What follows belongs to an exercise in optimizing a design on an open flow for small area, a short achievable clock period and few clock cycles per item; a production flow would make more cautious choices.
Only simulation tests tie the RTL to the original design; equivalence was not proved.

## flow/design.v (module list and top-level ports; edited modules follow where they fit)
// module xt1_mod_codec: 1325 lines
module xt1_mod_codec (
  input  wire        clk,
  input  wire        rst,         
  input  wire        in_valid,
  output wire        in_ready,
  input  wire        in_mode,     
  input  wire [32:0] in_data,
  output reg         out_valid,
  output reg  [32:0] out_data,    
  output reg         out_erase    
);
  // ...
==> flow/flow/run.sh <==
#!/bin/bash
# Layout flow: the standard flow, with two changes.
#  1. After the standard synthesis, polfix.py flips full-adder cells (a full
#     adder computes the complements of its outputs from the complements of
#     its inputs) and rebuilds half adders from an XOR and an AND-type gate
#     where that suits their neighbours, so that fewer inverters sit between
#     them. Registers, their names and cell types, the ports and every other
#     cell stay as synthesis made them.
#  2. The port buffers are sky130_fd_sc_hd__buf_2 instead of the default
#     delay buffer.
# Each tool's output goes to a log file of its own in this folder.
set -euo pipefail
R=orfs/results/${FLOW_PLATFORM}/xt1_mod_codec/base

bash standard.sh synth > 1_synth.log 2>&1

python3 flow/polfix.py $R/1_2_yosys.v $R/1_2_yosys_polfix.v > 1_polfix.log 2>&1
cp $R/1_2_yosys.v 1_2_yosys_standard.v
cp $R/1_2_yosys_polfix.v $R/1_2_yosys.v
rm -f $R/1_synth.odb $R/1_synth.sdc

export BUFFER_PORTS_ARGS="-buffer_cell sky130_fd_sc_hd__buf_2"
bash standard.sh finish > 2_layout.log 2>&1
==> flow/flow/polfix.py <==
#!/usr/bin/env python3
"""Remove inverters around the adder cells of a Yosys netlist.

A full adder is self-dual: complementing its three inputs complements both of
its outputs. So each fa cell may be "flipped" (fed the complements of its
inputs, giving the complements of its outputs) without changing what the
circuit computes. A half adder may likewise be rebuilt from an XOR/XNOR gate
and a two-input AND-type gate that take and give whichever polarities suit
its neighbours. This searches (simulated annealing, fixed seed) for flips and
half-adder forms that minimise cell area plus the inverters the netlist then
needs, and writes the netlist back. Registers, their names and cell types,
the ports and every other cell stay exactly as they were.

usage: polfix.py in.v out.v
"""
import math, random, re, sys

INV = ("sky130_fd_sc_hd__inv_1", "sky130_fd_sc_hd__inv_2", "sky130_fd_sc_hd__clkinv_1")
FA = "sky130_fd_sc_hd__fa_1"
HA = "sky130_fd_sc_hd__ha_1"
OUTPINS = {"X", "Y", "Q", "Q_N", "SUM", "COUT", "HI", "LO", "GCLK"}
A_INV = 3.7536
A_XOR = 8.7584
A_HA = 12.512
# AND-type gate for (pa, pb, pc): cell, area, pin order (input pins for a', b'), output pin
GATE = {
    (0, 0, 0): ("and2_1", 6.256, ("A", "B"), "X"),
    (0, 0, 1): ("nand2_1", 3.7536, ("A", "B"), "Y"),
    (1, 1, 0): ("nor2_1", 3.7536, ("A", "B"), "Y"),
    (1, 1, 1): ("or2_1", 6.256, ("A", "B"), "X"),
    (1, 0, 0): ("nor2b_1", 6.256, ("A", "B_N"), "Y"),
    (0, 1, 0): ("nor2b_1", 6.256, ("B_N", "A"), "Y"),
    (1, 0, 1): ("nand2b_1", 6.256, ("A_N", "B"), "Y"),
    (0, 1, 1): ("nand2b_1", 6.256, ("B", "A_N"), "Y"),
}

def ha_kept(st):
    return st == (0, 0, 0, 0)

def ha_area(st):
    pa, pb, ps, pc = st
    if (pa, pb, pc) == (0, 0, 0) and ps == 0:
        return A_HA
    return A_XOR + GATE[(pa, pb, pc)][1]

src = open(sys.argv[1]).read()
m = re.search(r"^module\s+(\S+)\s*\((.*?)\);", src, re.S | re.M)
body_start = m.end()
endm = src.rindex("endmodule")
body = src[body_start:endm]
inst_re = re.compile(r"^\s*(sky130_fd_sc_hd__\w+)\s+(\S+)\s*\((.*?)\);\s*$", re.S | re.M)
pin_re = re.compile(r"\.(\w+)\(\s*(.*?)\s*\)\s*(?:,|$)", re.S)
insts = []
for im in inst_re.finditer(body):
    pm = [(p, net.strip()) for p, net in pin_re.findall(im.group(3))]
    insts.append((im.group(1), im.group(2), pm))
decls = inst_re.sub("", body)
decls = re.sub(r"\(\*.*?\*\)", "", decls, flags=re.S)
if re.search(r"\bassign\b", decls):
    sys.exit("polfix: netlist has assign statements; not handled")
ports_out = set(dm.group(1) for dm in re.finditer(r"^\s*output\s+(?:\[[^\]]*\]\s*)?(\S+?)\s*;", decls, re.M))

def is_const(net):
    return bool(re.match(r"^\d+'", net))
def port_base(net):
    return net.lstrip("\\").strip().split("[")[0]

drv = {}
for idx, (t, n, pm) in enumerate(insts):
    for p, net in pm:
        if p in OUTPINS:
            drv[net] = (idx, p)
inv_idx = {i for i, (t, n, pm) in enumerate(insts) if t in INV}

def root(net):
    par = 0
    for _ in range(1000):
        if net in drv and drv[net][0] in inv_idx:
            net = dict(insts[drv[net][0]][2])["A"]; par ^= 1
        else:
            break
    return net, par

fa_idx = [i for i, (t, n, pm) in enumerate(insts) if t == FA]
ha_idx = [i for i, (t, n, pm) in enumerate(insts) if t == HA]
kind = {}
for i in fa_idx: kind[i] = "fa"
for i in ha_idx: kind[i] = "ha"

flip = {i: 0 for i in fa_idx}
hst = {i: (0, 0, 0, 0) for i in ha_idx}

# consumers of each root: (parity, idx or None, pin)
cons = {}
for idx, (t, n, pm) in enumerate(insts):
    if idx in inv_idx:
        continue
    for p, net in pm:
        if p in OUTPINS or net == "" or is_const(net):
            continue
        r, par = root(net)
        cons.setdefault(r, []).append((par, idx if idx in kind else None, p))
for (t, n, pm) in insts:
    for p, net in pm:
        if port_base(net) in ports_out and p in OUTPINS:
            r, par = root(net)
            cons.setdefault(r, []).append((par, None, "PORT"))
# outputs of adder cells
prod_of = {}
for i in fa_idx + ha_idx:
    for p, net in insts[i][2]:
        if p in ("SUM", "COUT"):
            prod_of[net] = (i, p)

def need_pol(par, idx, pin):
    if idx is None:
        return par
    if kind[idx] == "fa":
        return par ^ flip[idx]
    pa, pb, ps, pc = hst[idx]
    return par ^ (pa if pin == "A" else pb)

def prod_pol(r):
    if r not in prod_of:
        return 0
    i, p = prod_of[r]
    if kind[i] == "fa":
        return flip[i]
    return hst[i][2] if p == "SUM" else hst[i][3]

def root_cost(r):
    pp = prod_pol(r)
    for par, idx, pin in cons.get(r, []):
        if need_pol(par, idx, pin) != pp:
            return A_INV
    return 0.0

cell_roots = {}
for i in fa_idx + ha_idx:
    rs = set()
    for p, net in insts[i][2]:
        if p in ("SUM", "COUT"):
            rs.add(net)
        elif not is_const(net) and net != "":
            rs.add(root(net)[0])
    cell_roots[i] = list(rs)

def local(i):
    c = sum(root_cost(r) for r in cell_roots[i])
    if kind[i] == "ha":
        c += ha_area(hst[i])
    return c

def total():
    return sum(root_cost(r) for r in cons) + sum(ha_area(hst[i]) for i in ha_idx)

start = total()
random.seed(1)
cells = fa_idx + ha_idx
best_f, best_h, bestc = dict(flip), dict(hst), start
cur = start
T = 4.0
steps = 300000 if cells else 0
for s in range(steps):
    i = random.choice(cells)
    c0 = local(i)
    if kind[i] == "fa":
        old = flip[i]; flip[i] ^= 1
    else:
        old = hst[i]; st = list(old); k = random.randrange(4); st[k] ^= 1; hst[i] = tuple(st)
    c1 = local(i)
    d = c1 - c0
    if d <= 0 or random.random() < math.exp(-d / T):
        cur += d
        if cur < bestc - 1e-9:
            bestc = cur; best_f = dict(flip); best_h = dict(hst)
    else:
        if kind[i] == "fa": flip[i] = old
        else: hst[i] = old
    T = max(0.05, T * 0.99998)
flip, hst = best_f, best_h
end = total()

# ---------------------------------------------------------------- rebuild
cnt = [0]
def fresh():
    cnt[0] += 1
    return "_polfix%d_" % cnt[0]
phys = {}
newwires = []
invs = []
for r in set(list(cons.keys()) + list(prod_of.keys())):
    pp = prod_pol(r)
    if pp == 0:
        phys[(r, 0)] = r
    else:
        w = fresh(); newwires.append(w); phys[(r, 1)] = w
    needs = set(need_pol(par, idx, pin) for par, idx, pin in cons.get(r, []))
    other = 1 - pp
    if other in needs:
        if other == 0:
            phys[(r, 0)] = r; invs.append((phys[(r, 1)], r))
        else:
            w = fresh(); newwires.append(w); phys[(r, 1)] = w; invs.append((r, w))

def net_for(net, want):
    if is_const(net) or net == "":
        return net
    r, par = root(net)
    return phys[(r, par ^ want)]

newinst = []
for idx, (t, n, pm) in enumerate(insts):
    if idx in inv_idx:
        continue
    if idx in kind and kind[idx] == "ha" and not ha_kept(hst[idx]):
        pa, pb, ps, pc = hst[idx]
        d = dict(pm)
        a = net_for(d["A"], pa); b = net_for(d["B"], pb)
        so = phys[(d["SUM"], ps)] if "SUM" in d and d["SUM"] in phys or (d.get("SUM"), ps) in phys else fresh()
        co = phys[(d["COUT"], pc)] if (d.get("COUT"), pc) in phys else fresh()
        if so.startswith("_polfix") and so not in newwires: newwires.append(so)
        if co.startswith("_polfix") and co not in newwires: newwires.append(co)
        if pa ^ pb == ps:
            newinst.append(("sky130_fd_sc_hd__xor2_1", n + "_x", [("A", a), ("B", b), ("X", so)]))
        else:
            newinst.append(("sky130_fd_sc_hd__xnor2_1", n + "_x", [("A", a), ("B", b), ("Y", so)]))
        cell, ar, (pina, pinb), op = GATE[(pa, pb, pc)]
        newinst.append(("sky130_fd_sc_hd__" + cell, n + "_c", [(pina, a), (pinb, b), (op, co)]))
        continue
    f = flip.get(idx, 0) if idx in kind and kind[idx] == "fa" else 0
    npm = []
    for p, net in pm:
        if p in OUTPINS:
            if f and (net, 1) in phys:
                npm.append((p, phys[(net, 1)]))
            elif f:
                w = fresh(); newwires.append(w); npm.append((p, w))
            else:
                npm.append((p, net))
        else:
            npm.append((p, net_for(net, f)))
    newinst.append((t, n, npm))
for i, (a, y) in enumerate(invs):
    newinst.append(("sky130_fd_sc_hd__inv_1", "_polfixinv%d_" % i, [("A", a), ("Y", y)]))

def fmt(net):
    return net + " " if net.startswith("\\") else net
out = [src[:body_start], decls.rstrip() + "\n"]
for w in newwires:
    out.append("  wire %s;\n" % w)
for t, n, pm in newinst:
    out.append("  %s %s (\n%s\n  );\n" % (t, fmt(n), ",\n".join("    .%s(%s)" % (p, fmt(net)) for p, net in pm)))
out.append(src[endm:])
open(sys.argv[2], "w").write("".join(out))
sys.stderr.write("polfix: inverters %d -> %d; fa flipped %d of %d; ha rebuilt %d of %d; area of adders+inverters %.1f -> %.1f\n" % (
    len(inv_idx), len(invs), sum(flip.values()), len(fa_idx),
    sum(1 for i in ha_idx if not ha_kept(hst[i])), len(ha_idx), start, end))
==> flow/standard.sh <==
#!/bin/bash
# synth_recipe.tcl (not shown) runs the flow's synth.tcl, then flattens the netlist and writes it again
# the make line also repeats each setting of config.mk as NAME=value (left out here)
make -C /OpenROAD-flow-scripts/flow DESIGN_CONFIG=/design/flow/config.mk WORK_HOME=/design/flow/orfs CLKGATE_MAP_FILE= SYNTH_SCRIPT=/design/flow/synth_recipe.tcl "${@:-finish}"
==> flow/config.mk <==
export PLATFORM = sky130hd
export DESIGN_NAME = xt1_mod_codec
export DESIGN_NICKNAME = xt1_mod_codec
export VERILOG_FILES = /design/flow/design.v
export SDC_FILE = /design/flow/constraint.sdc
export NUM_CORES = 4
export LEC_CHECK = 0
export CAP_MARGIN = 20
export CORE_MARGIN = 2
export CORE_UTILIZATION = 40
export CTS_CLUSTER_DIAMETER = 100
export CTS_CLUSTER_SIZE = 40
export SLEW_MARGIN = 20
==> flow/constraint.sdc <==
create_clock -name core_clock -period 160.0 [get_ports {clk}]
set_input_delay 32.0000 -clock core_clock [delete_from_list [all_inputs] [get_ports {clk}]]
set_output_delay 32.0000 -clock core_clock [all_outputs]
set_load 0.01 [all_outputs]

---

> The problem
In the listing above, find the line with "old = flip[i]; flip[i] ^= 1" and the line with "cnt[0] += 1", then print exactly those lines and every line between them.

> Solution
        old = flip[i]; flip[i] ^= 1
    else:
        old = hst[i]; st = list(old); k = random.randrange(4); st[k] ^= 1; hst[i] = tuple(st)
    c1 = local(i)
    d = c1 - c0
    if d <= 0 or random.random() < math.exp(-d / T):
        cur += d
        if cur < bestc - 1e-9:
            bestc = cur; best_f = dict(flip); best_h = dict(hst)
    else:
        if kind[i] == "fa": flip[i] = old
        else: hst[i] = old
    T = max(0.05, T * 0.99998)
flip, hst = best_f, best_h
end = total()

# ---------------------------------------------------------------- rebuild
cnt = [0]
def fresh():
    cnt[0] += 1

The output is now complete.